Anything that hadn't collapsed was still being used as a house... or a souvenir shop.

Further out, the modern (and I mean "modern" in a purely relative sense) town was built from brick and concrete; squat, ugly, and functional. But whatever these lacked in charm, they made up for in insolubility.

Siwa only had a real road built to it from the Nile delta in the 1980s. so it's largely caught in a time warp. Donkeys pull carts, spurred on with palm switches by noisy young lads, splattering shit on wide, dusty streets. There are some rattling bicycles here, and the occasional sputtering pickup, but for the most part, donkey carts transport everything from diesel barrels to parsley to people.

Flies buzz on open fruit stands. Chickens jaunt across roofs thatched with dried palm leaves. Thick groves of palm trees ring the town; sometimes rising out of the shells of the collapsed mud huts. Siwa doesn't just run on tourism. The locals harvest dates from the palms, drying them into a kind of natural candy. Many families also own sheep, goats, and cows.

Men- and boys- still wear the gallabiya: the full-length pajama-like robes. Married women wear full, creepily faceless black veils beneath robes and headscarves with brightly embroidered hems, looking like squat, waddling versions of Tolkien's Ringwraiths. Young girls have their hair bound in thick braids, and dress in traditional Bedouin frocks that look like floral, frilly nightgowns.

And of course, there's the usual collection of offensively friendly tourist-trappers and carbon-copy stream of souvenir shops that combine worn collections of Berber handicrafts with 4x4 safari tours into the Great Sand Sea.

There's intermediate signs of a tourist boom. Construction is going up here and there at an Arab pace. (That's somewhere between "slow" and "medium".) Hotels are undergoing renovation. But Siwa is still a true desert town- sleepy, traditional, and for now- Thank God!- largely undisturbed.

And what would a dusty desert town be without the street cats? This is Jessica and Muad'dib. They lived on the roof of my hostel, surrounded by garbage and shards of broken brick.

The day after arriving in Siwa, I took a "safari" out into the dunes. There were five people on the tour: two Japanese girls, a white guy who might have been from Germany or Holland, and a Korean named "Conga". I talked to Conga the most, mostly because I enjoyed saying his name.

Did we really need three Arabs? Of course! One to drive the jeep, and two to hit on the girls.

"The Great Sand Sea." Zero points for originality; but you don't realize how apt the name is until you're standing in the middle of it.

You could get on Google Earth right now and see that the Sahara blankets half a continent and a dozen nations. Or you could Wikipedia its exact measurements, length and breadth.
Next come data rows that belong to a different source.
$ cat src/rtl/dram_keep_pkg.sv
`timescale 1ns/1ps
package dram_keep_pkg;

  // Direction of a column command
  typedef enum logic {
    COL_READ  = 1'b0,
    COL_WRITE = 1'b1
  } col_dir_e;

  // Per-bank update strobes produced by the decoder
  typedef struct packed {
    logic rd_inc;
    logic wr_inc;
    logic act_dec;
  } bank_upd_t;

endpackage

$ cat src/rtl/bank_cmd_decode.sv
`timescale 1ns/1ps
module bank_cmd_decode
  import dram_keep_pkg::*;
#(
  parameter int NUM_BANKS = 8,
  localparam int BANK_W   = (NUM_BANKS > 1) ? $clog2(NUM_BANKS) : 1
) (
  input  logic                  col_valid,
  input  logic                  col_is_write,
  input  logic [BANK_W-1:0]     col_bank,
  input  logic                  act_valid,
  input  logic [BANK_W-1:0]     act_bank,
  output bank_upd_t             upd [NUM_BANKS]
);

  col_dir_e dir;
  assign dir = col_dir_e'(col_is_write);

  // One comparator pair per bank
  for (genvar b = 0; b < NUM_BANKS; b++) begin : g_bank
    logic col_here;
    logic act_here;
    assign col_here = col_valid && (col_bank == BANK_W'(b));
    assign act_here = act_valid && (act_bank == BANK_W'(b));
    always_comb begin
      upd[b].rd_inc  = col_here && (dir == COL_READ);
      upd[b].wr_inc  = col_here && (dir == COL_WRITE);
      upd[b].act_dec = act_here;
    end
  end

endmodule

$ cat src/rtl/sat_hist_ctr.sv
`timescale 1ns/1ps
module sat_hist_ctr #(
  parameter int CNT_W = 4,
  parameter int INIT  = 8,
  localparam logic [CNT_W-1:0] CMAX  = {CNT_W{1'b1}},
  localparam logic [CNT_W-1:0] CINIT = CNT_W'(INIT)
) (
  input  logic             clk,
  input  logic             rst,
  input  logic             inc,
  input  logic             dec,
  output logic [CNT_W-1:0] cnt
);

  logic up_ok;
  logic dn_ok;
  assign up_ok = inc && !dec && (cnt != CMAX);
  assign dn_ok = dec && !inc && (cnt != '0);

  always_ff @(posedge clk) begin
    if (rst)        cnt <= CINIT;
    else if (up_ok) cnt <= cnt + 1'b1;
    else if (dn_ok) cnt <= cnt - 1'b1;
  end

  // single increment step
  a_r2_step_up: assert property (@(posedge clk) disable iff (rst)
    (inc && !dec && cnt != CMAX) |=> (cnt == $past(cnt) + 1'b1));

  // single decrement step
  a_r3_step_down: assert property (@(posedge clk) disable iff (rst)
    (dec && !inc && cnt != '0) |=> (cnt == $past(cnt) - 1'b1));

  // no wrap at the top
  a_r5_no_overflow: assert property (@(posedge clk) disable iff (rst)
    (cnt == CMAX && inc) |=> (cnt == CMAX));

  // no wrap at the bottom
  a_r6_no_underflow: assert property (@(posedge clk) disable iff (rst)
    (cnt == '0 && dec) |=> (cnt == '0));

  // simultaneous reward and penalty cancel
  a_r7_cancel: assert property (@(posedge clk) disable iff (rst)
    (inc && dec) |=> $stable(cnt));

endmodule

$ cat src/rtl/bank_open_slice.sv
`timescale 1ns/1ps
module bank_open_slice
  import dram_keep_pkg::*;
#(
  parameter int CNT_W  = 4,
  parameter int THRESH = 8,
  localparam logic [CNT_W-1:0] TH = CNT_W'(THRESH)
) (
  input  logic      clk,
  input  logic      rst,
  input  logic      write_mode,
  input  bank_upd_t upd,
  output logic      keep_open
);

  logic [CNT_W-1:0] rd_cnt;
  logic [CNT_W-1:0] wr_cnt;
  logic [CNT_W-1:0] sel_cnt;

  sat_hist_ctr #(.CNT_W(CNT_W), .INIT(THRESH)) u_rd_hist (
    .clk (clk),
    .rst (rst),
    .inc (upd.rd_inc),
    .dec (upd.act_dec),
    .cnt (rd_cnt)
  );

  sat_hist_ctr #(.CNT_W(CNT_W), .INIT(THRESH)) u_wr_hist (
    .clk (clk),
    .rst (rst),
    .inc (upd.wr_inc),
    .dec (upd.act_dec),
    .cnt (wr_cnt)
  );

  assign sel_cnt = write_mode ? wr_cnt : rd_cnt;

  always_ff @(posedge clk) begin
    if (rst) keep_open <= 1'b1;
    else     keep_open <= (sel_cnt >= TH);
  end

  // read mode with a weak read history closes the row next cycle
  a_r8_read_close: assert property (@(posedge clk) disable iff (rst)
    (!write_mode && rd_cnt < TH) |=> !keep_open);

  // write mode with a strong write history keeps the row next cycle
  a_r8_write_keep: assert property (@(posedge clk) disable iff (rst)
    (write_mode && wr_cnt >= TH) |=> keep_open);

endmodule

$ cat src/rtl/dram_row_keep_predictor.sv
`timescale 1ns/1ps
module dram_row_keep_predictor
  import dram_keep_pkg::*;
#(
  parameter int NUM_BANKS = 8,
  parameter int CNT_W     = 4,
  parameter int THRESH    = 8,
  localparam int BANK_W   = (NUM_BANKS > 1) ? $clog2(NUM_BANKS) : 1
) (
  input  logic                  clk,
  input  logic                  rst,
  input  logic                  write_mode,
  input  logic                  col_valid,
  input  logic                  col_is_write,
  input  logic [BANK_W-1:0]     col_bank,
  input  logic                  act_valid,
  input  logic [BANK_W-1:0]     act_bank,
  output logic [NUM_BANKS-1:0]  keep_open
);

  bank_upd_t upd [NUM_BANKS];

  bank_cmd_decode #(.NUM_BANKS(NUM_BANKS)) u_dec (
    .col_valid    (col_valid),
    .col_is_write (col_is_write),
    .col_bank     (col_bank),
    .act_valid    (act_valid),
    .act_bank     (act_bank),
    .upd          (upd)
  );

  for (genvar b = 0; b < NUM_BANKS; b++) begin : g_slice
    bank_open_slice #(.CNT_W(CNT_W), .THRESH(THRESH)) u_slice (
      .clk        (clk),
      .rst        (rst),
      .write_mode (write_mode),
      .upd        (upd[b]),
      .keep_open  (keep_open[b])
    );

    // an idle bank with an unchanged mode keeps its flag
    a_r9_isolated: assert property (@(posedge clk) disable iff (rst)
      (!upd[b].rd_inc && !upd[b].wr_inc && !upd[b].act_dec &&
       !$past(rst) && $stable(write_mode) &&
       !$past(upd[b].rd_inc) && !$past(upd[b].wr_inc) && !$past(upd[b].act_dec))
      |=> $stable(keep_open[b]));
  end

  // reset leaves every bank in the keep-open state
  a_r1_reset_open: assert property (@(posedge clk)
    rst |=> (&keep_open));

endmodule

$ cat config.mk
export PLATFORM = sky130hd
export DESIGN_NAME = dram_row_keep_predictor
export DESIGN_NICKNAME = d
export VERILOG_FILES = /design/src/rtl/dram_keep_pkg.sv /design/src/rtl/bank_cmd_decode.sv /design/src/rtl/sat_hist_ctr.sv /design/src/rtl/bank_open_slice.sv /design/src/rtl/dram_row_keep_predictor.sv
export SDC_FILE = /design/constraint.sdc
export NUM_CORES = 1
export LEC_CHECK = 0
export ABC_AREA = 1
export BUFFER_PORTS_ARGS = -buffer_cell sky130_fd_sc_hd__buf_2
export CAP_MARGIN = 30
export CORE_ASPECT_RATIO = 0.75
export CORE_MARGIN = 3
export CORE_UTILIZATION = 50
export CTS_CLUSTER_DIAMETER = 50
export CTS_CLUSTER_SIZE = 28
export DETAILED_ROUTE_END_ITERATION = 10
export MAX_ROUTING_LAYER = met4
export PLACE_DENSITY = 0.67
export SYNTH_ARGS = -nofsm -noshare
export SYNTH_HDL_FRONTEND = slang
export SYNTH_SLANG_ARGS = --single-unit
$ cat constraint.sdc
create_clock -name clk -period 2.5 [get_ports clk]
set_input_delay 0.375 -clock clk [delete_from_list [all_inputs] [get_ports clk]]
set_output_delay 0.375 -clock clk [all_outputs]
set_load 0.005 [all_outputs]
==> results of run 1 <==
-- cells by family after synthesis --
group                      count (synthesis)  synth area share (%)
xor gates and xnor gates                  16                  2.69
AOI/OAI and AO/OA                         86                  9.14
DFF                                       72                  27.6
buffers and inverters                    119                  9.19
and+or+nand+nor                          414                  37.5
adders and majority gates                 48                  13.8
-- layer usage --
metal,track usage [%],wire length [um],vias up
li1,-,-,2466
met1,29.1,5800,2161
met2,32.3,5180,98
met3,4.25,508,16
met4,5.83,142,0
met5,-,0,-
-- layout by cell type, fill, tap and decap left out, types with 4 or more instances in the layout --
master,instances
nand2_1,143
nor2_1,115
nand3_1,88
inv_1,84
dfxtp_1,72
a21oi_1,34
ha_1,32
nand2_2,24
o21ai_0,23
buf_2,19
nand4_1,18
o21ai_1,16
fa_1,16
xor2_1,14
nand2_4,10
inv_2,9
clkbuf_16,9
a21oi_2,8
clkinv_1,8
buf_4,7
nand3_2,5
nor2_4,5
nor2_2,4
-- state kept, by name, summed over array words and instances (netlist names) --
name and count:
g_slice.u_slice.u_wr_hist.cnt 32, g_slice.u_slice.keep_open 8, g_slice.u_slice.u_rd_hist.cnt 32
-- layout make-up --
type / count / area (sq um)
Fill cell: 911 / 4180
Multi-Input combinational cell: 564 / 3290
Sequential cell: 72 / 1440
Inverter: 101 / 379
Clock buffer: 9 / 225
Tap cell: 132 / 165
Timing Repair Buffer: 26 / 148
Clock inverter: 6 / 61.3
-- through the flow --
step / instance area [sq um] / setup WS, ns
after detailed placement: 5430 / 0.0823
final: 5710 / 0.382
after floorplan: 5210 / 0.523
after global placement: 5430 / 0.149
after global routing: 5710 / 0.157
after CTS: 5710 / 0.434
-- path summary, 6_finish.rpt --
check / depth (start not counted) / to / slack [ns] / from
min: 2 / g_slice[3].u_slice.u_rd_hist.cnt[3]$_SDFFE_PP1P_ / 0.48 / g_slice[3].u_slice.u_rd_hist.cnt[3]$_SDFFE_PP1P_
min reg2reg: 2 / g_slice[3].u_slice.u_rd_hist.cnt[3]$_SDFFE_PP1P_ / 0.48 / g_slice[3].u_slice.u_rd_hist.cnt[3]$_SDFFE_PP1P_
max reg2reg: 13 / g_slice[2].u_slice.u_rd_hist.cnt[3]$_SDFFE_PP1P_ / 0.50 / g_slice[2].u_slice.u_rd_hist.cnt[0]$_SDFFE_PP0P_
max: 14 / g_slice[4].u_slice.u_rd_hist.cnt[3]$_SDFFE_PP1P_ / 0.38 / col_bank[0]
-- power by group --
group / internal (uW) / total (uW) / switching, uW / leakage [uW]
registers: 1210 / 1280 / 74.0 / 0.000588
clock network: 763 / 1260 / 499 / 0.000141
logic: 193 / 503 / 310 / 0.00187
-- worst reg2reg max path: stages (launching register included) --
cell,delay [ns]
dfxtp_1,0.37
nand2_1,0.09
nor2_1,0.04
nor2_1,0.23
nand2_4,0.15
ha_1,0.37
nand2_1,0.09
nand2_1,0.05
nor2_1,0.14
inv_1,0.05
nand2_1,0.08
nand3_1,0.08
nand2_1,0.07
nand3_1,0.06
==> metrics, run 1 <==
status=completed; clock-pin slew on the worst setup and hold paths=approximately 0.060 ns; Starting Density=approximately 53%; Max Cap Viol=0; Worst Hold Class=reg2reg; synthesized flop and latch total=between 70 and 80; Nets=834; period utilization=~85%; Die Wd=between 100 and 150 um; Syn Std Cell Area=about 5200 sq um; Cell Count, Final, Fillers Out=910; CTS Hold Bufs=0; # IOs=20; final clock skew=about 0.0086 ns; final worst path period need=between 2 and 2.5 ns; initial antenna violation count=0; routability cong.=0.920; area leader, netlist=dfxtp_1; CP endpoint kind=register; CTS tree=built; Power, Total=3050 uW; post-DP HPWL=around 8600 um; vias in the first global route=roughly 4300; VDD IR-drop max=roughly 0.33 mV; Routed WL per cell=12.8 um; Max-Slew Margin vs Limit=72.0%; crit-path most repeated cell=nand2_1; RSZ-0062 raised after global routing=false; worst path cell trace=buf_2, nor2_1, nand3_1, inv_1, nand3_2, ha_1, nand2_1, nand2_1, nor2_1, inv_1, o21ai_0, nand2_1, nand2_1, nand3_1; delay-heaviest family, CP=simple AND/OR/NAND/NOR gates; Power Dens Cells=around 530 nW/um^2; Gate Count Post-Synth=755; crit path kind=in2reg; Via Count=approximately 4700; layout cells sized above 1=14.3%; asr flop ratio synth=0%; root buffer cell=clkbuf_16; Critical Path RT=~2.7 ns; Remaining DRCs=0; Min Hold Slack=approximately 0.48 ns; Placed Instances=around 900; largest net degree at the start of global routing=31; static leakage=0.00260 uW; setup TNS=0 ns; row count=31; CTS max path bufs=2; maximum clock rate=approximately 0.47 GHz; core footprint=slightly below 10000 sq um; Chip Height=94.4 um; Slew Viols, Final=0; input/output buffers=19; Setup Buffers After CTS=0; DRT iter0 DRCs=256; Synth Warn #=0; # clock sinks=72; type of origin of the critical path=primary input; Antenna Cells=0; Clock H-tree levels=3; Pre-antenna DRT Iters=5; CP peak stage delay=0.38 ns; Util after Layout=approximately 58%; GRT overflow=0; Die ar.=11700 sq um; Global Route Usage Sum=approximately a fifth; CP bufs+invs=3; Final Hold Fails=0; total nets after synthesis=around 800; Clk Latency, worst-skew pair=approximately 0.34 ns; Total Routed Length=approximately 12000 um; Layout area overhead=9.58%; crit path max fanout=5; distinct cell type count of the synthesized netlist=27; first-pass GRT wire length=a little under 20000 um; Synth area leaders=dfxtp_1, nand2_1, nand3_1, nor2_1, ha_1; Post-synth EDFFs=0; syn_area_per_cell=slightly below 7 sq um; slowest CP cell=ha_1; critical path arrival=~2.3 ns; Least-Margin Pin Slew=0.418 ns; post_cts resized=0; antenna viol nets, final=0; most common cell in the netlist=nand2_1; Synth top area share=between 20% and 30%; total CTS buffers=9; synth cell count leaders=nand2_1, nor2_1, nand3_1; drt via density=5.21; Primary FF master, synth=dfxtp_1; final setup fails=0; register area share after synthesis=roughly 28%
Note: power is estimated with default switching activity, not from simulation.
==> run 2: changes to the inputs <==
clock period = 1.95 ns   (was 2.5 ns; I/O delays follow)
==> metrics, run 2 (synthesis gave the netlist of run 1 again) <==
status=completed; # clock sinks=72 (unchanged); Critical Path RT=2.16 ns (-0.55 ns); Die ar.=11700 sq um (unchanged); Chip Height=94.4 um (unchanged); CP bufs+invs=5 (+2); multi-input logic area=3390 sq um (+2.8%); Largest regs=g_slice.u_slice.u_rd_hist.cnt: 32 flops, g_slice.u_slice.u_wr_hist.cnt: 32 flops, g_slice.u_slice.keep_open: 8 flops; Final Hold Fails=0 (unchanged); hold path endpoint=g_slice[1].u_slice.u_wr_hist.cnt[2]$_SDFFE_PP0P_; Max Cap Viol=0 (unchanged); post-DP HPWL=9210 um (+6.6%); worst path cell trace=buf_2, nand2_1, inv_1, buf_4, nand3_1, clkinv_1, nand2_2, ha_1, nand2_1, nand2_1, nor2_1, inv_1, nand2_1, nand3_1, nand2_1, nand3_1; static leakage=0.00297 uW (+14%); setup TNS=0 ns (unchanged); period utilization=approximately 93%; Slew Viols, Final=0 (unchanged); setup slack after placement=-0.235 ns (-0.318 ns); drt via density=5.04 (-3.3%); Max-Slew Margin vs Limit=74.5% (+2.5 points); worst hold path startpoint=rst; maximum clock rate=roughly 0.55 GHz; crit-path most repeated cell=nand2_1; DRT iter0 DRCs=229 (-11%); Pre-antenna DRT Iters=5 (unchanged); Antenna Cells=0 (unchanged); Worst Hold Class=in2reg; row count=31 (unchanged); Clock H-tree levels=3 (unchanged); final setup fails=0 (unchanged); final clock skew=0.00574 ns (-0.00284 ns); crit path max fanout=4 (-1); # IOs=20 (unchanged); slowest CP cell=ha_1; Global Route Usage Sum=23.1% (+1.8 points); Placed Instances=974 (+8.8%); CTS tree=built; Clk Latency, worst-skew pair=0.34 ns (about the same); core footprint=9890 sq um (unchanged); Total Routed Length=12400 um (+6.5%); commonest non-fill, non-tap cell in the layout=nand2_1; register area=1460 sq um (+1.6%); routability cong.=0.839 (-8.8%); input/output buffers=19 (unchanged); type of origin of the critical path=primary input; VDD IR-drop max=0.361 mV (+8.9%); flop-to-flop setup slack=0.14 ns (-0.36 ns); first-pass GRT wire length=21100 um (+8.4%); Worst R2R End=g_slice[7].u_slice.u_wr_hist.cnt[3]$_SDFFE_PP1P_; root buffer cell=clkbuf_16; Die Wd=124 um (unchanged); CP peak stage delay=0.26 ns (-0.12 ns); GRT overflow=0 (unchanged); total CTS buffers=9 (unchanged); reg2reg start=g_slice[7].u_slice.u_wr_hist.cnt[2]$_SDFFE_PP0P_; most frequent cells in the layout=nand2_1, nor2_1, nand3_1; Remaining DRCs=0 (unchanged); vias in the first global route=4789 (+11%); delay-heaviest family, CP=simple AND/OR/NAND/NOR gates; antenna viol nets, final=0 (unchanged); layout cells sized above 1=27.2% (+13 points); PnR worst setup slack=0.128 ns (-0.254 ns); Routed WL per cell=12.5 um (-2.1%); Power Dens Cells=613 nW/um^2 (+15%); R2R depth=13 (unchanged); CTS max path bufs=2 (unchanged); Starting Density=52.7% (unchanged); Setup crit start=col_bank[2]; Least-Margin Pin Slew=0.382 ns (-0.0362 ns); CP endpoint kind=register; Setup Buffers After CTS=0 (unchanged); final worst path period need=1.82 ns; Cell Count, Final, Fillers Out=990 (+8.8%); hold depth=2 (unchanged); Fillers=883 (-3.1%); Layout area overhead=22.8%; Via Count=4988 (+5.2%); crit path kind=in2reg; clock-pin slew on the worst setup and hold paths=0.05 ns (about the same); largest net degree at the start of global routing=35 (+13%); initial antenna violation count=0 (unchanged); Nets=913 (+9.5%); Min Hold Slack=0.319 ns (-0.157 ns); critical path arrival=2.03 ns (-0.30 ns)
-- run 2: changes by cell type in the layout (fill, tap and decap cells not counted), moves of 2 or more --
cell	before	now
buf_4	7	86
nor2_1	115	91
nor2_2	4	27
dfxtp_1	72	54
dfxtp_2	0	18
clkbuf_1	0	3
ha_1	32	30
ha_4	0	2
o21ai_0	23	21
o21ai_1	16	18
-- run 2: power by group --
group / leakage [uW] / total [uW] / internal (uW) / switching [uW]
sequential: 0.000595 / 1640 / 1560 / 86.2
clock: 0.000130 / 1510 / 892 / 622
combinational: 0.00224 / 765 / 328 / 437
-- run 2: timing repair --
| action | 4_1_cts | 5_1_grt |
|---|---|---|
| resized for setup | 0 | 48 |
| endpoints found under the setup margin | 0 | 19 |
| hold buffers | 0 | 0 |
-- run 2: worst max-delay path by stage --
stage | depth (start not counted) | slack [ns] | endpoint
3_5_place_dp | 15 | -0.24 | g_slice[4].u_slice.u_rd_hist.cnt[3]$_SDFFE_PP1P_
6_report | 16 | 0.13 | g_slice[6].u_slice.u_rd_hist.cnt[3]$_SDFFE_PP1P_
2_1_floorplan | 13 | 0.06 | g_slice[4].u_slice.u_wr_hist.cnt[3]$_SDFFE_PP1P_
5_1_grt | 15 | -0.02 | g_slice[0].u_slice.u_rd_hist.cnt[3]$_SDFFE_PP1P_
4_1_cts | 13 | 0.09 | g_slice[2].u_slice.u_rd_hist.cnt[3]$_SDFFE_PP1P_
3_3_place_gp | 16 | -0.18 | g_slice[1].u_slice.u_rd_hist.cnt[3]$_SDFFE_PP1P_
-- run 2: stage by stage --
stage | power (uW) | util, % | instance area (sq um)
finish | 3920 | 64.7 | 6400
global route | 4130 | 64.7 | 6400
CTS | 3930 | 63.6 | 6290
detailed placement | 2410 | 60.9 | 6020
global placement | 2370 | 60.9 | 6020
floorplan | 2170 | - | 5210
-- run 2: final cells by class --
class / instances / area share (%)
clock inverter: 3 / 0.274
timing repair buffer: 105 / 11.6
clock buffer: 13 / 3.91
inverter: 101 / 5.92
multi-input combinational: 564 / 52.9
tap: 132 / 2.58
sequential: 72 / 22.9
-- run 2: per-layer routing --
metal  vias up  wire length, um  global-route usage, %
li1       2617                -                      -
met1      2248             5960                   29.3
met5         -                0                      -
met3        23              485                   4.61
met2       100             5740                   37.5
met4         0              206                   6.47
==> run 3: changes to the inputs <==
CORE_UTILIZATION = 63   (was 50)
PLACE_DENSITY = 0.81   (was 0.67)
==> metrics, run 3 (synthesis gave the netlist of run 1 again) <==
status=completed; Die Wd=111 um (-10%); largest net degree at the start of global routing=49 (+40%); hold depth=2 (unchanged); Starting Density=65.6% (+13 points); VDD IR-drop max=0.691 mV (+92%); RSZ-0062 raised after global routing=true; Antenna Cells=0 (unchanged); crit path max fanout=5 (+1); final worst path period need=1.86 ns (+0.0365 ns); Placed Area=5890 sq um (-2.2%); # IOs=20 (unchanged); Max Cap Viol=0 (unchanged); clock-pin slew on the worst setup and hold paths=0.08 ns (+0.03 ns); # clock sinks=72 (unchanged); Pre-antenna DRT Iters=5 (unchanged); core footprint=7950 sq um (-20%); slowest CP cell=fa_2; Clock H-tree levels=3 (unchanged); Power, Total=3500 uW (-11%); Clk Latency, worst-skew pair=0.36 ns (+0.02 ns); CTS max path bufs=2 (unchanged); total CTS buffers=9 (unchanged); Worst Hold Class=in2reg; Critical Path RT=2.24 ns (+0.08 ns); Power Dens Cells=561 nW/um^2 (-8.4%); PnR worst setup slack=0.0915 ns (-0.0365 ns); GRT overflow=0 (unchanged); drt via density=5.39 (+7.1%); Gate power share=21.8% (+2.3 points); Die ar.=9410 sq um (-20%); critical path arrival=2.15 ns (+0.12 ns); Total Routed Length=12500 um (+0.71%); most frequent cells in the layout=nand2_1, nor2_1, nand3_1; Chip Height=84.8 um (-10%); type of origin of the critical path=register; DRT iter0 DRCs=385 (+68%); antenna viol nets, final=0 (unchanged); root buffer cell=clkbuf_8; Global Route Usage Sum=27.5% (+4.4 points); crit path kind=reg2reg; Internal=2400 uW (-14%); Remaining DRCs=0 (unchanged); CTS tree=built; final clock skew=0.00645 ns (+0.000706 ns); Sequential Power Share=47.1% (+5.2 points); Final Hold Fails=0 (unchanged); Nets=901 (-1.3%); input/output buffers=19 (unchanged); CP peak stage delay=0.40 ns (+0.14 ns); post-DP HPWL=9110 um (-1.1%); Net Sw Power=1100 uW (-3.7%); maximum clock rate=0.538 GHz (-2.0%); Worst path depth=10 (-6); final setup fails=0 (unchanged); Clk network pwr share=31.1% (-7.5 points); switching part of the total power=31.5% (+2.3 points); Routed WL per cell=13.1 um (+5.0%); Slew Viols, Final=0 (unchanged); period utilization=95.3% (+1.9 points); routability cong.=0.867 (+3.3%); layout cells sized above 1=27.2% (+0.063 points); delay-heaviest family, CP=simple AND/OR/NAND/NOR gates; Layout area overhead=19.7%; first-pass GRT wire length=20900 um (-1.2%); Max-Slew Margin vs Limit=63.8% (-11 points); Finished Cell Area=6240 sq um (-2.6%); worst path cell trace=nand2_1, nor2_2, nor2_2, nand2_2, buf_4, buf_4, fa_2, xor2_2, nand2_2, a21oi_2; Fillers=559 (-37%); Least-Margin Pin Slew=0.544 ns (+0.161 ns); Util after Layout=78.4% (+14 points); row count=28 (-9.7%); Via Count=5124 (+2.7%); initial antenna violation count=0 (unchanged); setup slack after placement=-0.344 ns (-0.108 ns); commonest non-fill, non-tap cell in the layout=nand2_1; R2R depth=10 (-3); static leakage=0.00287 uW (-3.1%); CP bufs+invs=2 (-3); vias in the first global route=4802 (+0.27%); Largest regs=g_slice.u_slice.u_rd_hist.cnt: 32 flops, g_slice.u_slice.u_wr_hist.cnt: 32 flops, g_slice.u_slice.keep_open: 8 flops; CP endpoint kind=register
-- run 3: cell count changes in the layout (fill, tap and decap cells not counted), moves of 4 or more --
cell / delta
dfxtp_2: +6
ha_1: -4
clkbuf_16: -9
dfxtp_1: -7
buf_4: -12
nor2_1: +5
nor2_2: -4
ha_4: +4
clkbuf_8: +10
-- run 3: worst paths after layout --
path / to / slack, ns / start
max: g_slice[1].u_slice.u_wr_hist.cnt[2]$_SDFFE_PP0P_ / 0.09 / g_slice[1].u_slice.u_wr_hist.cnt[0]$_SDFFE_PP0P_
min: g_slice[7].u_slice.keep_open$_SDFF_PP1_ / 0.37 / write_mode
max reg2reg: g_slice[1].u_slice.u_wr_hist.cnt[2]$_SDFFE_PP0P_ / 0.09 / g_slice[1].u_slice.u_wr_hist.cnt[0]$_SDFFE_PP0P_
min reg2reg: g_slice[1].u_slice.u_wr_hist.cnt[0]$_SDFFE_PP0P_ / 0.46 / g_slice[1].u_slice.u_wr_hist.cnt[0]$_SDFFE_PP0P_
But maps and stats contain only abstract truths; something that your mind pretends it can comprehend without the evidence of the senses.

The Sahara- like everything else, I guess- has to be seen to be believed, and experienced to be understood.

And as our safari party stood on a high windswept ridge, squinting at a low sun as the shadowed dunes faded into a white horizon, nothing poetic or profound came to mind. All I could think was: "Jesus Christ, this desert is big."

Much of the Sahara was covered by water at some point. But then- what wasn't? Something very clever I once read went like this: "How inappropriate to call this planet 'Earth', when clearly, it's 'Ocean'."

This used to be a coral reef.

There are many vast stretches of bone-white fossil beds stretching far into the distance- skeletons of the life that thrived here million of years ago, when the desert lay beneath the waves.

Up close, you can see the individual outlines of seashells and coral.

The desert is well-traveled. And when I say "well-traveled", I mean it's well-traveled in the same way the sky or the sea is. There's heavily-used routes, and the rest of it is impenetrable and unpenetrated. Tracks from previous safaris criss-cross the dunes, slowly being erased by the shifting sands. And off in the distance, you can often make out the small dot of a jeep on another safari, trailing evil-looking fumes and almost swallowed up by the immensity of its surroundings.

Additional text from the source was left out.